Stored data
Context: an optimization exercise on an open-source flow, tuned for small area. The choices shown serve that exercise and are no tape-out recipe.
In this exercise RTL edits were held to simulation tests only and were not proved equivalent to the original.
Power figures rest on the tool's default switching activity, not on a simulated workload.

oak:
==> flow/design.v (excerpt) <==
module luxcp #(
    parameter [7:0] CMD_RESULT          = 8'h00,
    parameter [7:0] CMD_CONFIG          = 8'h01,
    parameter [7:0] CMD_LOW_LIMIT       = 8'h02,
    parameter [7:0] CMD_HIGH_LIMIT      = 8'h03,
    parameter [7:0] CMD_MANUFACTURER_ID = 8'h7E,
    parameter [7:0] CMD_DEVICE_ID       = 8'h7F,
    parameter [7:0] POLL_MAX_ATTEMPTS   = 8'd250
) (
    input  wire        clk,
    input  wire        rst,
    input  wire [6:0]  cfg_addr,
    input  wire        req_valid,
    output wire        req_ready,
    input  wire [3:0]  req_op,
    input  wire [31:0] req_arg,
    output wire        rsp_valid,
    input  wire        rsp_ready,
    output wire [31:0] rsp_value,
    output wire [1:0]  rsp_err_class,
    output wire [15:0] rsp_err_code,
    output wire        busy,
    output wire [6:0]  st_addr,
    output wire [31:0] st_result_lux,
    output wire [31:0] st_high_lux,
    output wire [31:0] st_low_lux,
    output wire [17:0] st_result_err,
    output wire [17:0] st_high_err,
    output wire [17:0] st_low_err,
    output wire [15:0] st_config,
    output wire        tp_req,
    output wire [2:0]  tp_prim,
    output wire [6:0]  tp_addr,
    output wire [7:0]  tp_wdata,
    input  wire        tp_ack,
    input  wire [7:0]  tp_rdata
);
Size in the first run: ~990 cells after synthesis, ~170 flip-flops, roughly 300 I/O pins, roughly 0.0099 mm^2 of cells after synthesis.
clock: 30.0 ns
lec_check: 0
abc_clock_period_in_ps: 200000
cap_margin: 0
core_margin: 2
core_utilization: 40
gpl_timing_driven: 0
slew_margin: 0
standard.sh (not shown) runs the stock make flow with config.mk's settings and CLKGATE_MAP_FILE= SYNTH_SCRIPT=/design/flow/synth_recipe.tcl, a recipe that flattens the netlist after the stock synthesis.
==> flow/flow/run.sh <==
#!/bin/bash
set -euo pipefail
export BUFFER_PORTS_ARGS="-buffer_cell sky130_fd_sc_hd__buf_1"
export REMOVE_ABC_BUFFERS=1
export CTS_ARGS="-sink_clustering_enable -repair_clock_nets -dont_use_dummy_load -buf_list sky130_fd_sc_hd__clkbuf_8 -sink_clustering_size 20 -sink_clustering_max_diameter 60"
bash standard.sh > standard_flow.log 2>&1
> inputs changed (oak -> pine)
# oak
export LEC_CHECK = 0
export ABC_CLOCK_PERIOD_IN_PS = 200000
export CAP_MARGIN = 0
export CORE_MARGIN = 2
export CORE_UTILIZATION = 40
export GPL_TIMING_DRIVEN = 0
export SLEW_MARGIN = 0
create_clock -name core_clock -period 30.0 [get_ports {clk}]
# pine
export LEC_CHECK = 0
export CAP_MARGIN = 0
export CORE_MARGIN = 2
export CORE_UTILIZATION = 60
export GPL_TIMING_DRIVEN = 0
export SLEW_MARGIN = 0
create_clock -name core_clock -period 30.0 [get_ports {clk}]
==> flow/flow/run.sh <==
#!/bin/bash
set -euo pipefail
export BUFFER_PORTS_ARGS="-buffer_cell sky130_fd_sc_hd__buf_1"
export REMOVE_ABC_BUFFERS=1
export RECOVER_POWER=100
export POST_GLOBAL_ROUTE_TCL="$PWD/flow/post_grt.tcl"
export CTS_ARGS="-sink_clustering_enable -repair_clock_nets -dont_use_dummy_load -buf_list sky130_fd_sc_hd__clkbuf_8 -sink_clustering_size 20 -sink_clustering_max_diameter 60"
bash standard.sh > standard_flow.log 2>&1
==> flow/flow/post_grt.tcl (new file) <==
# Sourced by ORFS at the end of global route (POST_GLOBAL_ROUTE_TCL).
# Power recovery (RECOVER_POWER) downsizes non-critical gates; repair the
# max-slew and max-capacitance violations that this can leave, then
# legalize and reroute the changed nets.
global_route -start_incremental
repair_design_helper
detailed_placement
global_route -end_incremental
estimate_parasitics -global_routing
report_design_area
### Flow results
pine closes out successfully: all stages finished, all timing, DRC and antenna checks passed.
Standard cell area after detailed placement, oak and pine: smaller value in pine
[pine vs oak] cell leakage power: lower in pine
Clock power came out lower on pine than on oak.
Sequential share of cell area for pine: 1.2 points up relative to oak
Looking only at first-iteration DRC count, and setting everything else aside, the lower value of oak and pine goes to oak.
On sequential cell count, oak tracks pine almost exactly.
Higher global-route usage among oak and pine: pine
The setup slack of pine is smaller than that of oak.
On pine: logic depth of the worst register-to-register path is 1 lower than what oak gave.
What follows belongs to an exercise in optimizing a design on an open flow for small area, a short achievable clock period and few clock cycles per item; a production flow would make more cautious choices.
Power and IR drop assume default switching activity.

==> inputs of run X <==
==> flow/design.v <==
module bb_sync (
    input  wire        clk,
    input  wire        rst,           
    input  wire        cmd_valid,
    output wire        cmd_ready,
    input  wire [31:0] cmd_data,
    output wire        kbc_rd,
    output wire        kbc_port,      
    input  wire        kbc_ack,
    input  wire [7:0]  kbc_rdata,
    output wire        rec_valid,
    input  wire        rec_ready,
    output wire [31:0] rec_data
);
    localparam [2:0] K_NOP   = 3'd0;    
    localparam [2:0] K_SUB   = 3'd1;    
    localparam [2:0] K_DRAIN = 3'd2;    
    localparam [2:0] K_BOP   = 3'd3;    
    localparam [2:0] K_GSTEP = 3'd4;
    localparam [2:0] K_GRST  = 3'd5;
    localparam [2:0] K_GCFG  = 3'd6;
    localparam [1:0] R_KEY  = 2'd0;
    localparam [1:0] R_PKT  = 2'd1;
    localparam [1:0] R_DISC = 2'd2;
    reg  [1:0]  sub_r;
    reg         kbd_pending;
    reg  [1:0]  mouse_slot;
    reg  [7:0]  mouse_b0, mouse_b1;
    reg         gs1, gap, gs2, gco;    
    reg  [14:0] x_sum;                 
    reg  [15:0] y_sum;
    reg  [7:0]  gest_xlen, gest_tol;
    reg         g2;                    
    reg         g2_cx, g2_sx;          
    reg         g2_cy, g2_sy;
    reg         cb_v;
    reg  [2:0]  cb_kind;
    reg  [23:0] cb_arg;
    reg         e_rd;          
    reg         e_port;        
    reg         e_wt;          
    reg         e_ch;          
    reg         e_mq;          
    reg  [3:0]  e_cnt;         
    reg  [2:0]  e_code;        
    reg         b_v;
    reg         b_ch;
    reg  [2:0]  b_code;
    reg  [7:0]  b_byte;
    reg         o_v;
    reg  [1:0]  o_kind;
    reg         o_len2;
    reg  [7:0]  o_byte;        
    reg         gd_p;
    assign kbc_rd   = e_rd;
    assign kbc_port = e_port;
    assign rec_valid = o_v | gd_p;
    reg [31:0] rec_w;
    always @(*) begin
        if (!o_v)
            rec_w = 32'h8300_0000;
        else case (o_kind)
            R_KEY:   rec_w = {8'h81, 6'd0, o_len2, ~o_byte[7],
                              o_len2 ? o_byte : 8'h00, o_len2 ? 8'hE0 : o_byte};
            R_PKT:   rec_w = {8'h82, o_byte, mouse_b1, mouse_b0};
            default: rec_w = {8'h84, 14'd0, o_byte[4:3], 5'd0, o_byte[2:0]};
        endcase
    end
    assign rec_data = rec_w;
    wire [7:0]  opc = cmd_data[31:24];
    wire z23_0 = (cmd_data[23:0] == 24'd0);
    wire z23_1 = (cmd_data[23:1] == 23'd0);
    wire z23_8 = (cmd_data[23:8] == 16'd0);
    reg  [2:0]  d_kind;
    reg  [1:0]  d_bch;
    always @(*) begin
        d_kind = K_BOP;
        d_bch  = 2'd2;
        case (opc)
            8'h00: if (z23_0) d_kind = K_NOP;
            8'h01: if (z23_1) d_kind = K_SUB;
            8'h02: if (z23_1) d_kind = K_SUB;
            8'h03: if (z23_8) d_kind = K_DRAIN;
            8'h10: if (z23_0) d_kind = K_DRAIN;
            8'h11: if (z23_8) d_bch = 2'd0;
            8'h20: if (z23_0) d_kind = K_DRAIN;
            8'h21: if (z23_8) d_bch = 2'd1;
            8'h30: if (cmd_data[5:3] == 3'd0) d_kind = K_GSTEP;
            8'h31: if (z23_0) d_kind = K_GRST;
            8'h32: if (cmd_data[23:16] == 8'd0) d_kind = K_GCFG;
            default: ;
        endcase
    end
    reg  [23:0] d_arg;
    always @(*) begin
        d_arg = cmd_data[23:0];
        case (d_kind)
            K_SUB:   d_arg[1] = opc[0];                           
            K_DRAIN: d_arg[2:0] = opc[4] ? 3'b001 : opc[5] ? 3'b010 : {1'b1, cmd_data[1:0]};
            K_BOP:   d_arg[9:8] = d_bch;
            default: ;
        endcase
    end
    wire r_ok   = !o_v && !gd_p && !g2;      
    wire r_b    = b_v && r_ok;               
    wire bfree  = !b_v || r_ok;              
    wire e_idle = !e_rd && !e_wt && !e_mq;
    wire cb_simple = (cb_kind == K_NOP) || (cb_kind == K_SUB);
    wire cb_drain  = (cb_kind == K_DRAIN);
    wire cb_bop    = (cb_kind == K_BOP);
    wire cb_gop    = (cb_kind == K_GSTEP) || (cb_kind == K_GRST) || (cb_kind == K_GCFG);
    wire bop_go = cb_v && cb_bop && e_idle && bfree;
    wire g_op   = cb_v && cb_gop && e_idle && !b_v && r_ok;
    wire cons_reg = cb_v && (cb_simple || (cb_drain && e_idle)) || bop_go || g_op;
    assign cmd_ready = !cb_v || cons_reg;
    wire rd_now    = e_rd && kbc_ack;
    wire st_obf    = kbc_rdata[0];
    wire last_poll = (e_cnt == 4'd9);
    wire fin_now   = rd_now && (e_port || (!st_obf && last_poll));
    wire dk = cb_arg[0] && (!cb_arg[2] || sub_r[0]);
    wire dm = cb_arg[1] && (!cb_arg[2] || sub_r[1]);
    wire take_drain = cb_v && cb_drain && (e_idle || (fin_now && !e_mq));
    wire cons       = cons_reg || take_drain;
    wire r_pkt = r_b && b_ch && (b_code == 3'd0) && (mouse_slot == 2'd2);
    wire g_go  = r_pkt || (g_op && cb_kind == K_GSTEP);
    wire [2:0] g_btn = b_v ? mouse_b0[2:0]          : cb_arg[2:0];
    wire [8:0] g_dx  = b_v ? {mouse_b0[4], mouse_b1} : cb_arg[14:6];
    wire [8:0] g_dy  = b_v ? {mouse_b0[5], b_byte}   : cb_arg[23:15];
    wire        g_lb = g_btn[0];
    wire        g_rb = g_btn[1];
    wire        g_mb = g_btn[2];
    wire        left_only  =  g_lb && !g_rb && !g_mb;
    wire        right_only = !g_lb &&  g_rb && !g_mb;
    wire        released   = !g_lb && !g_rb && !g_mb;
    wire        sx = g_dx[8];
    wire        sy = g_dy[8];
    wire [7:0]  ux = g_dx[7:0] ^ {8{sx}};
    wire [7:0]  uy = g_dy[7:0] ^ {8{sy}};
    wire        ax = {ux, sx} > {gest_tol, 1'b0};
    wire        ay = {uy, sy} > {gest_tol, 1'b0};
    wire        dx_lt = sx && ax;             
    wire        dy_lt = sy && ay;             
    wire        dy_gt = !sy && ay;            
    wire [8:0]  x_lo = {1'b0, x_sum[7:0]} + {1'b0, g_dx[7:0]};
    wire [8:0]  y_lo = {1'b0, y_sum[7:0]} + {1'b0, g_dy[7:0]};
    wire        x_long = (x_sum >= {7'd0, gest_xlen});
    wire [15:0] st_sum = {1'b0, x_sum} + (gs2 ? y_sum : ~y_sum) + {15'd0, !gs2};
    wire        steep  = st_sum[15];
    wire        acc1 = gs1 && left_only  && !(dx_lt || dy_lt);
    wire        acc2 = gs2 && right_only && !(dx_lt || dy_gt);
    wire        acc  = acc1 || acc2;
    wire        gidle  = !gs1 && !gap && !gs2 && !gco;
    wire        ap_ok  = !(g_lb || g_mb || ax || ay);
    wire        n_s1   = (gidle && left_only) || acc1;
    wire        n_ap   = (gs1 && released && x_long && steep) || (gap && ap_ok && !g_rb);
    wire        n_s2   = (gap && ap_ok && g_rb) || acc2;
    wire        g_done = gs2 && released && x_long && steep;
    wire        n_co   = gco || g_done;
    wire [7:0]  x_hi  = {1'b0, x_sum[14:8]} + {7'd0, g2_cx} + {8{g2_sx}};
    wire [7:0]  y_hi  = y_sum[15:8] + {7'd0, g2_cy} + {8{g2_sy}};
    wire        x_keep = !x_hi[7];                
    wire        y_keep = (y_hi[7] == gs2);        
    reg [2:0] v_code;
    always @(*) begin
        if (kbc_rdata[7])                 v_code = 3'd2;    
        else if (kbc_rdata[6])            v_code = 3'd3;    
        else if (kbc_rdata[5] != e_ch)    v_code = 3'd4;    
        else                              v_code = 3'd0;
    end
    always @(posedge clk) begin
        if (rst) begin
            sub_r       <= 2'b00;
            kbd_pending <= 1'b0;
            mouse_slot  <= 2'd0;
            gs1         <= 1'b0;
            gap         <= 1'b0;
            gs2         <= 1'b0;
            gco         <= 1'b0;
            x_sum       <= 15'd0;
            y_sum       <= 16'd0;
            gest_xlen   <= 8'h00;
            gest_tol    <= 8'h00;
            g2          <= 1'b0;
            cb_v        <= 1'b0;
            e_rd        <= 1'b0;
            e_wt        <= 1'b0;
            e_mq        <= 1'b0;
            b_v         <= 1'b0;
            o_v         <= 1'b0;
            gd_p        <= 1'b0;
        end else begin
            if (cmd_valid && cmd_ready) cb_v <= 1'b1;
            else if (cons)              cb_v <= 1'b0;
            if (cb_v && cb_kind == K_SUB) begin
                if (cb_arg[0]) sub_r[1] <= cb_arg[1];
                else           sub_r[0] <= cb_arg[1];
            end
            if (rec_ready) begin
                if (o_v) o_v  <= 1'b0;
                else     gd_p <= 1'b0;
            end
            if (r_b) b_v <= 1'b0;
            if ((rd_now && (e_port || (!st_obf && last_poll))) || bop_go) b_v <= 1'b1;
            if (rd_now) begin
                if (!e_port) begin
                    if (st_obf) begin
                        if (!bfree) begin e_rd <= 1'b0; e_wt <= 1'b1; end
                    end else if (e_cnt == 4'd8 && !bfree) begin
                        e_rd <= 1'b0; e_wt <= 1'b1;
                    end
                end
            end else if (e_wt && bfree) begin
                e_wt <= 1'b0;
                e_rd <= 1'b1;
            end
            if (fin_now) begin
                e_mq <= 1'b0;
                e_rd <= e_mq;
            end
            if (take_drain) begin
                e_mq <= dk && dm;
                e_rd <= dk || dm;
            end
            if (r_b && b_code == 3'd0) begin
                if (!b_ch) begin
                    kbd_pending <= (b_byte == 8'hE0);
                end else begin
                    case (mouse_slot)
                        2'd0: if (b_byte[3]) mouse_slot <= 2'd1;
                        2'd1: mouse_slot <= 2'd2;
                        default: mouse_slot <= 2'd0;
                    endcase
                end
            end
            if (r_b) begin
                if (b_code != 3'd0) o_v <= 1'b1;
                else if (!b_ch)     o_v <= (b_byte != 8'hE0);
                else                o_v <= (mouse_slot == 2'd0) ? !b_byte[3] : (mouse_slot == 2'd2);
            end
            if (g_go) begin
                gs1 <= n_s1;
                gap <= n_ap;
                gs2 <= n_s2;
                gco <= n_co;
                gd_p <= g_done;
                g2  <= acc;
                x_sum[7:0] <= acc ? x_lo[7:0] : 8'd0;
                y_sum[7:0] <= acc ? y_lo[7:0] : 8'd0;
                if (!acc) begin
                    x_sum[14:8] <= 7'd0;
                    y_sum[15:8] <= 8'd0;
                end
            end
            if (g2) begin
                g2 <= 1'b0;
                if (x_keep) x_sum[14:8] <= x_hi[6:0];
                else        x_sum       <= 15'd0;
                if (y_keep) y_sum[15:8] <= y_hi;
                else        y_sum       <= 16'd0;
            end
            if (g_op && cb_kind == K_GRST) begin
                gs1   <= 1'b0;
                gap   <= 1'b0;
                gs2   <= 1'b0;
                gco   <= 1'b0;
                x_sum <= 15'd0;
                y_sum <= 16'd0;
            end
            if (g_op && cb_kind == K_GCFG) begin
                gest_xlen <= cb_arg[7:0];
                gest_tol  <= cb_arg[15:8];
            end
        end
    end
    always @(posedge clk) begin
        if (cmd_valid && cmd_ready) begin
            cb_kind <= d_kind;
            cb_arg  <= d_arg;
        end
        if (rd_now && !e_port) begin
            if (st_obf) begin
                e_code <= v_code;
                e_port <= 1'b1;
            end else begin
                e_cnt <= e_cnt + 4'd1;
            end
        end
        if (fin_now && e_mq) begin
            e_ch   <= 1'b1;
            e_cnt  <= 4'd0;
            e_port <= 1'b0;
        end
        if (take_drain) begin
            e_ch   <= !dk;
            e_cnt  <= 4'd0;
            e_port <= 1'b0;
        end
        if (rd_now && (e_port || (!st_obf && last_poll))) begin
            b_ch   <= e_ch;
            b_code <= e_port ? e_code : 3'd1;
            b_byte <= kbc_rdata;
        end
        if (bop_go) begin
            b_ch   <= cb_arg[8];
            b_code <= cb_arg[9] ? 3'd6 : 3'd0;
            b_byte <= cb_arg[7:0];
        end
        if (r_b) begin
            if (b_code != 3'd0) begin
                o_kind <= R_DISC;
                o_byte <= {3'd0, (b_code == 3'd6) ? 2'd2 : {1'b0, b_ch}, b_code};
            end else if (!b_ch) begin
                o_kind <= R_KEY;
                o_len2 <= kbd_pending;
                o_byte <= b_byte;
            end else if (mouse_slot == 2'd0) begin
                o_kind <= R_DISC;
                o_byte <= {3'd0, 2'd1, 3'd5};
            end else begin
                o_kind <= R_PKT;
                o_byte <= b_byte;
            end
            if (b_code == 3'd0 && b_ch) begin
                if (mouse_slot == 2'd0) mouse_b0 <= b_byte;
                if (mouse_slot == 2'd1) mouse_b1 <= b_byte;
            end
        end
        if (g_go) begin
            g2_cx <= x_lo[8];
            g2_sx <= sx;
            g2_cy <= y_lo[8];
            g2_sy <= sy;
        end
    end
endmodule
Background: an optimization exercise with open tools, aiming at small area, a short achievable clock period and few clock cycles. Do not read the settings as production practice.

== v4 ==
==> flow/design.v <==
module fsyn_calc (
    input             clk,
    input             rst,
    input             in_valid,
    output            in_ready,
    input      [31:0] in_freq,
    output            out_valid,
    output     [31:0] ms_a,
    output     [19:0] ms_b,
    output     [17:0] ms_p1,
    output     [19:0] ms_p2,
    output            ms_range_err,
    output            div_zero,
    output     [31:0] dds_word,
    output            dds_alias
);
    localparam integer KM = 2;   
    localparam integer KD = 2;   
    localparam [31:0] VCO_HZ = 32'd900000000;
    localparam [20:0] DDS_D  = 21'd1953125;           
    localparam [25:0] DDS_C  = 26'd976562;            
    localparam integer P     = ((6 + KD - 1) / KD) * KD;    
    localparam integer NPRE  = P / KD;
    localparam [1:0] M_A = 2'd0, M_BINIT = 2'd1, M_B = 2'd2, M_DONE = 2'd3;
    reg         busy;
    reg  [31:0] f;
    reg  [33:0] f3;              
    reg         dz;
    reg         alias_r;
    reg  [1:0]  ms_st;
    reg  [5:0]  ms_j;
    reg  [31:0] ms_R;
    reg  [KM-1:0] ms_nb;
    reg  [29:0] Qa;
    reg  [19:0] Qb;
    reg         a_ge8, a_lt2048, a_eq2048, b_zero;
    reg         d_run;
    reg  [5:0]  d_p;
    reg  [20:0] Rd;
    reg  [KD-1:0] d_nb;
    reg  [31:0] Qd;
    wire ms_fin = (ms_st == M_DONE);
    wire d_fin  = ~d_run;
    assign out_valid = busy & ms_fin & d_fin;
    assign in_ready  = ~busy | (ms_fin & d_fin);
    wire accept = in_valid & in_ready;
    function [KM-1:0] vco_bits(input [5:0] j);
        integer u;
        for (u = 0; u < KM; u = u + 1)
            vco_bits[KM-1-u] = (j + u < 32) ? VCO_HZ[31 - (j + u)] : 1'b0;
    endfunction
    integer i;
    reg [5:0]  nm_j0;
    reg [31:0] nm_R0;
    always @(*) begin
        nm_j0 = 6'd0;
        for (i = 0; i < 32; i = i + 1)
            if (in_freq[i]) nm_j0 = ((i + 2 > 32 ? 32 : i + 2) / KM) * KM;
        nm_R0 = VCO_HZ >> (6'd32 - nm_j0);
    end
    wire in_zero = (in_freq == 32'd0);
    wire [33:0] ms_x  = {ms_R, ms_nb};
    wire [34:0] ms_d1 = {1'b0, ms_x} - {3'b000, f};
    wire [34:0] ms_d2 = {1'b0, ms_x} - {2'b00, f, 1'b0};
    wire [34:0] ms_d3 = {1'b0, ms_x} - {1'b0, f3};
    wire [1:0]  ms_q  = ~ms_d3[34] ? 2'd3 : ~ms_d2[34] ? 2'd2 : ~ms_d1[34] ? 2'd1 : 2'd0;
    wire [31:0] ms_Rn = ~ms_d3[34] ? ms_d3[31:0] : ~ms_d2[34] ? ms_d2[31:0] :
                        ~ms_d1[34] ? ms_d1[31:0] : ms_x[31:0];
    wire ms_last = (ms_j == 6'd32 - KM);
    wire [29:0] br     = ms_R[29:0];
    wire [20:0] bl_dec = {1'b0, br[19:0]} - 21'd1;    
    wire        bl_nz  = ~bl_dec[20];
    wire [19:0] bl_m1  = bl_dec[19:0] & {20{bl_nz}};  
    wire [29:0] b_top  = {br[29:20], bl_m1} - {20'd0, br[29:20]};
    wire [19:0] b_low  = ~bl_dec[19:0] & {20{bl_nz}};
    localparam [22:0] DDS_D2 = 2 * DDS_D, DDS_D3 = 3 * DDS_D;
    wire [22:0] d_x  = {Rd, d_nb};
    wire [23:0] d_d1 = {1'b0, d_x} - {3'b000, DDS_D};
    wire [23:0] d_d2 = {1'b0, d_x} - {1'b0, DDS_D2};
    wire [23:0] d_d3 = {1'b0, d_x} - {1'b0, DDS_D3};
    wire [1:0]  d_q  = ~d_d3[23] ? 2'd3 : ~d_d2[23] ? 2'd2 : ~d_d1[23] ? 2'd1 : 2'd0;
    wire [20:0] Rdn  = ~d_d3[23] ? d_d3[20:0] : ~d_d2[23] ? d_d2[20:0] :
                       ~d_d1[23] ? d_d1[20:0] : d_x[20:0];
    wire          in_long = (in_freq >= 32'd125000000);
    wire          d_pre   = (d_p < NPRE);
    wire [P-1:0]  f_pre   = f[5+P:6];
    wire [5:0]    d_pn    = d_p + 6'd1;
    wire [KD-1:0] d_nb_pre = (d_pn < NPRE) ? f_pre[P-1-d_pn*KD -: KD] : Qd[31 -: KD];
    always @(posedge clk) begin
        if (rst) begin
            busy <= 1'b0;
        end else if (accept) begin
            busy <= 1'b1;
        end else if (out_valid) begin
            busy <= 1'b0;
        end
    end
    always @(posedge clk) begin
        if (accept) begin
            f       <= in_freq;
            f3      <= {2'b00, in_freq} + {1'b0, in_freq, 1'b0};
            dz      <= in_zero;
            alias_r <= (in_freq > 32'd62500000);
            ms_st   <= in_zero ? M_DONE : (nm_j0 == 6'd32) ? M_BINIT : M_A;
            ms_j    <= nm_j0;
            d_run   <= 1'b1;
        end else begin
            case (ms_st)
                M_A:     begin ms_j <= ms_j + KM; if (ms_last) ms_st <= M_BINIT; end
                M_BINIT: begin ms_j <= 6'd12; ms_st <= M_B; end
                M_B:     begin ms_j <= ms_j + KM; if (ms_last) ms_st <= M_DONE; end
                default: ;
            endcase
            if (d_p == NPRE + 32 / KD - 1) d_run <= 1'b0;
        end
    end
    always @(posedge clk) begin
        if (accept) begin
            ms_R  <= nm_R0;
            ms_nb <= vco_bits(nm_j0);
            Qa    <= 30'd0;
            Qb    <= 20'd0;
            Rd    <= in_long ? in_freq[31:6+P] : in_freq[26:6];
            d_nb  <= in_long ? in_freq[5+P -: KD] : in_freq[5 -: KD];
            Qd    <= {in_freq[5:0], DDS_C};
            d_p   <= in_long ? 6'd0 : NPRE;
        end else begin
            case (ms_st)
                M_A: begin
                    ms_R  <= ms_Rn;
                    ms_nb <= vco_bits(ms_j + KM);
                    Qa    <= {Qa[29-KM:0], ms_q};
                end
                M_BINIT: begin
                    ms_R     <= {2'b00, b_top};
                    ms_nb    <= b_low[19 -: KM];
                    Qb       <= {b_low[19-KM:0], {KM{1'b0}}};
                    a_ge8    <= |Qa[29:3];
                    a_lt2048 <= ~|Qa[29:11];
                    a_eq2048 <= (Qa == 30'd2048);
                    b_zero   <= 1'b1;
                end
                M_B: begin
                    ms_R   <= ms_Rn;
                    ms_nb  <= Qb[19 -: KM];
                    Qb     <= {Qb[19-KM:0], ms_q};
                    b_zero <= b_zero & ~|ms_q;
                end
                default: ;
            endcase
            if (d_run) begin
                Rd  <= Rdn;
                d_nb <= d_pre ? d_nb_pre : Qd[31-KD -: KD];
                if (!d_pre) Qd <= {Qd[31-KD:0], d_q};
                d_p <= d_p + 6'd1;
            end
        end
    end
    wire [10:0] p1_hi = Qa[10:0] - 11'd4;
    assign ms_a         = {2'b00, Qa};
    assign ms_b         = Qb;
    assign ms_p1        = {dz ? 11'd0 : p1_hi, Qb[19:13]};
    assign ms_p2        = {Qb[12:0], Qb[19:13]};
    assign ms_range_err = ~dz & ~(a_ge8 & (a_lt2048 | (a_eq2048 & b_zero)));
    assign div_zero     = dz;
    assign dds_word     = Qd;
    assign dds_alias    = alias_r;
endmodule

» About this task: Begin at the line that has "x_sum[14:8] <= 7'd0;" in the entries above; stop after the line that has "if (g_op && cb_kind == K_GCFG)". Transcribe exactly those lines and no others.

» Response:
                    x_sum[14:8] <= 7'd0;
                    y_sum[15:8] <= 8'd0;
                end
            end
            if (g2) begin
                g2 <= 1'b0;
                if (x_keep) x_sum[14:8] <= x_hi[6:0];
                else        x_sum       <= 15'd0;
                if (y_keep) y_sum[15:8] <= y_hi;
                else        y_sum       <= 16'd0;
            end
            if (g_op && cb_kind == K_GRST) begin
                gs1   <= 1'b0;
                gap   <= 1'b0;
                gs2   <= 1'b0;
                gco   <= 1'b0;
                x_sum <= 15'd0;
                y_sum <= 16'd0;
            end
            if (g_op && cb_kind == K_GCFG) begin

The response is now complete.